In the summer of 1975, I was working in the young adult department at the Hyattsville Branch of the Prince George’s County Library. I was pregnant with my daughter Dawn. It was hot. I could barely get my feet in my Dr. Scholl’s sandal.
Things weren’t going as smoothly as I would have liked. My father-in-law was really pissed off about our choice of name for a daughter—Dawn Elizabeth. My mother felt that I had betrayed her by on ur asking my mother-in-law to come for the baby’s birth. And my father was angry that we hadn’t asked Mom to come. I was trying to complete a district-wide photo contest for teens and finish up other projects that I was responsible for. And it looked like the baby might come early [NOT].
I was sitting in the YA area at the branch with my feet propped up on a chair to see if I could get some relief, when a friend tiptoed into the area, put a small piece of paper on the desk, and slipped away.
I picked up the paper and discovered one of the most soothing sayings that I had ever read“Things Come to Pass, They do not Come to Stay.”
If you know me, you know that is my life’s mantra [along with “Fear Not Tomorrow, God is Already There”].
My friend Sally Thurston had heard the saying at an AA meeting the night before and knew I needed it.
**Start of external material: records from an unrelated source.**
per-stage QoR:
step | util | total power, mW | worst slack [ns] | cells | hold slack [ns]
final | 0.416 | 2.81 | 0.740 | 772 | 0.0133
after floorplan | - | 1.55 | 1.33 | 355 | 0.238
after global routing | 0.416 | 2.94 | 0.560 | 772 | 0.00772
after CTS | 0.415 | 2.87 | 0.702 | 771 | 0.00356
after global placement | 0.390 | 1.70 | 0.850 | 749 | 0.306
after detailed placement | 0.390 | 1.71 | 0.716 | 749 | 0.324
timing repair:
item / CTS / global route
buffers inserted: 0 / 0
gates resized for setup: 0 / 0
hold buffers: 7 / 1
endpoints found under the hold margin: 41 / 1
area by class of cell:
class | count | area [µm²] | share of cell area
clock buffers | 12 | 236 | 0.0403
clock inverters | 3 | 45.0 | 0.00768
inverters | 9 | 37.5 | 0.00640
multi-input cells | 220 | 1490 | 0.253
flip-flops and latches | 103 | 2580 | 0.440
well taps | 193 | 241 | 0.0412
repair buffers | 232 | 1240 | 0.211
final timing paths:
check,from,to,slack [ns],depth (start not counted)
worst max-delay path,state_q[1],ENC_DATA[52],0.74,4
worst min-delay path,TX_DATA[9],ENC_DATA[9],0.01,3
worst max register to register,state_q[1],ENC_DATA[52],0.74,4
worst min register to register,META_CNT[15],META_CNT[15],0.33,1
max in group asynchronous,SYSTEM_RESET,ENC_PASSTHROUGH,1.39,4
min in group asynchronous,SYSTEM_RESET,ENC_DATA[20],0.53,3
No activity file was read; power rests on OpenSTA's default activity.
$ cat config.mk
export PLATFORM = sky130hd
export DESIGN_NAME = lsu_flat
export DESIGN_NICKNAME = d
export VERILOG_FILES = /design/src/rtl/lsu_pkg.sv /design/src/rtl/lsu_if.sv /design/src/rtl/lsu_align.sv /design/src/rtl/lsu.sv /design/src/flat_wrapper.sv
export SDC_FILE = /design/constraint.sdc
export NUM_CORES = 1
export LEC_CHECK = 0
export CAP_MARGIN = 5
export CORE_MARGIN = 4
export CORE_UTILIZATION = 44
export DETAILED_ROUTE_END_ITERATION = 16
export GPL_TIMING_DRIVEN = 0
export PLACE_DENSITY = 0.86
export SYNTH_ARGS = -nofsm -noshare
export SYNTH_HDL_FRONTEND = slang
export SYNTH_SLANG_ARGS = --single-unit
$ cat constraint.sdc
create_clock -name clk -period 2.47 [get_ports clk]
set_clock_uncertainty 0.05 [all_clocks]
set_input_delay 0.3705 -clock clk [delete_from_list [all_inputs] [get_ports clk]]
set_output_delay 0.3705 -clock clk [all_outputs]
set_load 0.005 [all_outputs]
$ cat src/rtl/lsu_pkg.sv
// Shared encodings for the load/store unit: access sizes and FSM states.
package lsu_pkg;

   localparam logic [1:0] SZ_BYTE = 2'b00;
   localparam logic [1:0] SZ_HALF = 2'b01;
   localparam logic [1:0] SZ_WORD = 2'b10;

   localparam int LANES = 4;

   typedef enum logic [1:0] {
      ST_IDLE = 2'b00,
      ST_REQ  = 2'b01,
      ST_WAIT = 2'b10,
      ST_DONE = 2'b11
   } state_e;

endpackage

$ cat src/rtl/lsu_if.sv
// Memory-side valid/ready bus of the LSU; master is the LSU, slave is the memory.
interface lsu_if #(
   parameter int ADDR_W = 32,
   parameter int DATA_W = 32
);
   logic              bus_req_valid;
   logic              bus_req_ready;
   logic [ADDR_W-1:0] bus_addr;
   logic              bus_wen;
   logic [DATA_W-1:0] bus_wdata;
   logic [3:0]        bus_wmask;
   logic              bus_rsp_valid;
   logic [DATA_W-1:0] bus_rdata;

   modport master (
      output bus_req_valid, bus_addr, bus_wen, bus_wdata, bus_wmask,
      input  bus_req_ready, bus_rsp_valid, bus_rdata
   );

   modport slave (
      input  bus_req_valid, bus_addr, bus_wen, bus_wdata, bus_wmask,
      output bus_req_ready, bus_rsp_valid, bus_rdata
   );
endinterface
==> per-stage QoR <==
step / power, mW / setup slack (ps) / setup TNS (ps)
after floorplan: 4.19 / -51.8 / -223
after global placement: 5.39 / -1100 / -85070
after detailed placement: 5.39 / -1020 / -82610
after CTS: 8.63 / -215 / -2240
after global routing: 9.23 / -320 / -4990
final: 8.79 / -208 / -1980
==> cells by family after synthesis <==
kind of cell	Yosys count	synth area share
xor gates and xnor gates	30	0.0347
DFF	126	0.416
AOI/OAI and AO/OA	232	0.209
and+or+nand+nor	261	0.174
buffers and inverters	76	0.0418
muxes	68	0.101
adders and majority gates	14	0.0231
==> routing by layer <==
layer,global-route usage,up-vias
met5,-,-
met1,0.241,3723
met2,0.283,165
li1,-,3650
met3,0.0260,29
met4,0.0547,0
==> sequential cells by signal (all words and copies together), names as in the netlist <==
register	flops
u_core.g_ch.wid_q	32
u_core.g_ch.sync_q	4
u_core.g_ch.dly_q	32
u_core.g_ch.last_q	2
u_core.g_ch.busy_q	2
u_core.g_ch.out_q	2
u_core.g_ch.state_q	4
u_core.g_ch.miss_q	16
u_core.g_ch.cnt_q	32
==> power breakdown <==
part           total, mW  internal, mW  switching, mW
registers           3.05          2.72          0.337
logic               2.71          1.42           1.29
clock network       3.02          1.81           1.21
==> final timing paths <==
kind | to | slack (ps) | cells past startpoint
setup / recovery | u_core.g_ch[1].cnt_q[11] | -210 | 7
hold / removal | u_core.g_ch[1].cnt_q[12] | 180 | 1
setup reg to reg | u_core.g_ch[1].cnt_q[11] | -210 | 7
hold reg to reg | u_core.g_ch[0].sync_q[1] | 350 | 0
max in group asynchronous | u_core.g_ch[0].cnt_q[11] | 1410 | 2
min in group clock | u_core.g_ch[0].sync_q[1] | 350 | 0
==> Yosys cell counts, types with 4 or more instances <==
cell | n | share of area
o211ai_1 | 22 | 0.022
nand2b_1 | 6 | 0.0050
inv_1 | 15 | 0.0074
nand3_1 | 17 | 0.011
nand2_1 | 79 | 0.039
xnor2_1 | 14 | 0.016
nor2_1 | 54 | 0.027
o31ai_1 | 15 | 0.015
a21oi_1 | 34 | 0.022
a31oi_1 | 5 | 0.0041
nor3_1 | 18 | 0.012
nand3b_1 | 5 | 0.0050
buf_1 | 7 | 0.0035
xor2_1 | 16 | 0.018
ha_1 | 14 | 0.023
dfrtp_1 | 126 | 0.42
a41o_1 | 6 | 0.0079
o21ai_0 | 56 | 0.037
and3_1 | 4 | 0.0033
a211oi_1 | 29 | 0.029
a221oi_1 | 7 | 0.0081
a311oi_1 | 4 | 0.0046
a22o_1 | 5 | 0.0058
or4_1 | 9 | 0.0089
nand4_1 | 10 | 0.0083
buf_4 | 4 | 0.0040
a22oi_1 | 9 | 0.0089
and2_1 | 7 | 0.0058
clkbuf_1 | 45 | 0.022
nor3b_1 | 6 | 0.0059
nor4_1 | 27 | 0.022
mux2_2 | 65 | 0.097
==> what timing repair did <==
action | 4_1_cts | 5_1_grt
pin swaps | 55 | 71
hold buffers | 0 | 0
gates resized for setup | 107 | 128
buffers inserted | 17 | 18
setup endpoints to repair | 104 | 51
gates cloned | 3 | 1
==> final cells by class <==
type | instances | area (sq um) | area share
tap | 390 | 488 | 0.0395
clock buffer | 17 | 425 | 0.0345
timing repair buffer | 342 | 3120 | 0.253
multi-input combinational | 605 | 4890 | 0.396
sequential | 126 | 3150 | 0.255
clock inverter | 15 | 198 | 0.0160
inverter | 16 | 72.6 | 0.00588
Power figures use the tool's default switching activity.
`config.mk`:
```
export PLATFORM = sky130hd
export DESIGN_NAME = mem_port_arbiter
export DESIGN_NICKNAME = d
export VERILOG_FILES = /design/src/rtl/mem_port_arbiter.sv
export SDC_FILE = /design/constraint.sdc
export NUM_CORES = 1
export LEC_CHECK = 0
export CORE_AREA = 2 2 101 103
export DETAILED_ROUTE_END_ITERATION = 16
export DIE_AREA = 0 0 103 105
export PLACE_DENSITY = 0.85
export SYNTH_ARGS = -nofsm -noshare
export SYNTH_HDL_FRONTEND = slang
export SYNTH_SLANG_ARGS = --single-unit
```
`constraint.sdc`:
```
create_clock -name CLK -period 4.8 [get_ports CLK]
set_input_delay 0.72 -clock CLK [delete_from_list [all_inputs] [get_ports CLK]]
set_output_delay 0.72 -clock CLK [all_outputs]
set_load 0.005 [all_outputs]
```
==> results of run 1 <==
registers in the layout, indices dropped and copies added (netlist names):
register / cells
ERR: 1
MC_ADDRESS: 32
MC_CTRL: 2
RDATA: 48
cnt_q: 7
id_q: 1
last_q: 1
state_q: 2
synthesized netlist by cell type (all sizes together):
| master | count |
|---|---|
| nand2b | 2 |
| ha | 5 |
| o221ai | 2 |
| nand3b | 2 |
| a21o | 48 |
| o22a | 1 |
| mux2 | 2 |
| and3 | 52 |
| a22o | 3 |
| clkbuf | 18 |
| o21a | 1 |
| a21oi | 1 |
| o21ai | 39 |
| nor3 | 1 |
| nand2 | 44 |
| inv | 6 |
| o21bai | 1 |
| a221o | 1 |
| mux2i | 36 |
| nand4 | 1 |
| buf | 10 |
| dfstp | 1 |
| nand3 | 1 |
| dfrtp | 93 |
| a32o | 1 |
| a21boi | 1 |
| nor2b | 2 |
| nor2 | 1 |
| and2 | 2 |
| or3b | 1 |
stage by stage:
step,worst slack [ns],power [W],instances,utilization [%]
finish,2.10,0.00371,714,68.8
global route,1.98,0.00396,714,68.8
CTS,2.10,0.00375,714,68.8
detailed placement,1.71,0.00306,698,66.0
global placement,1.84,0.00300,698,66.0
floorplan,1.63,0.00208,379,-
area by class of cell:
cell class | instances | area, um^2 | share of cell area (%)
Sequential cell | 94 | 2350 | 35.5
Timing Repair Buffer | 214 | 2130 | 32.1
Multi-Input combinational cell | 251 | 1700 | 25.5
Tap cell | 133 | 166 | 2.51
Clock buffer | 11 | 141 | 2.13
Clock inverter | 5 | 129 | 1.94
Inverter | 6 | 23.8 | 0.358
I felt instantly transported to a cool glade in the woods next to a high waterfall, and I could put my feet into the stream.
Dawn was two weeks late. My mother came the week after she was born. And the two sets of parents continued as good grandparents.
Sally Thurston died this week, alone in her apartment. I heard this afternoon, and wonderful memories are seeping in as I try to deal with her passing.
There is a huge hole in the universe this week where the one-and-only Sally once was.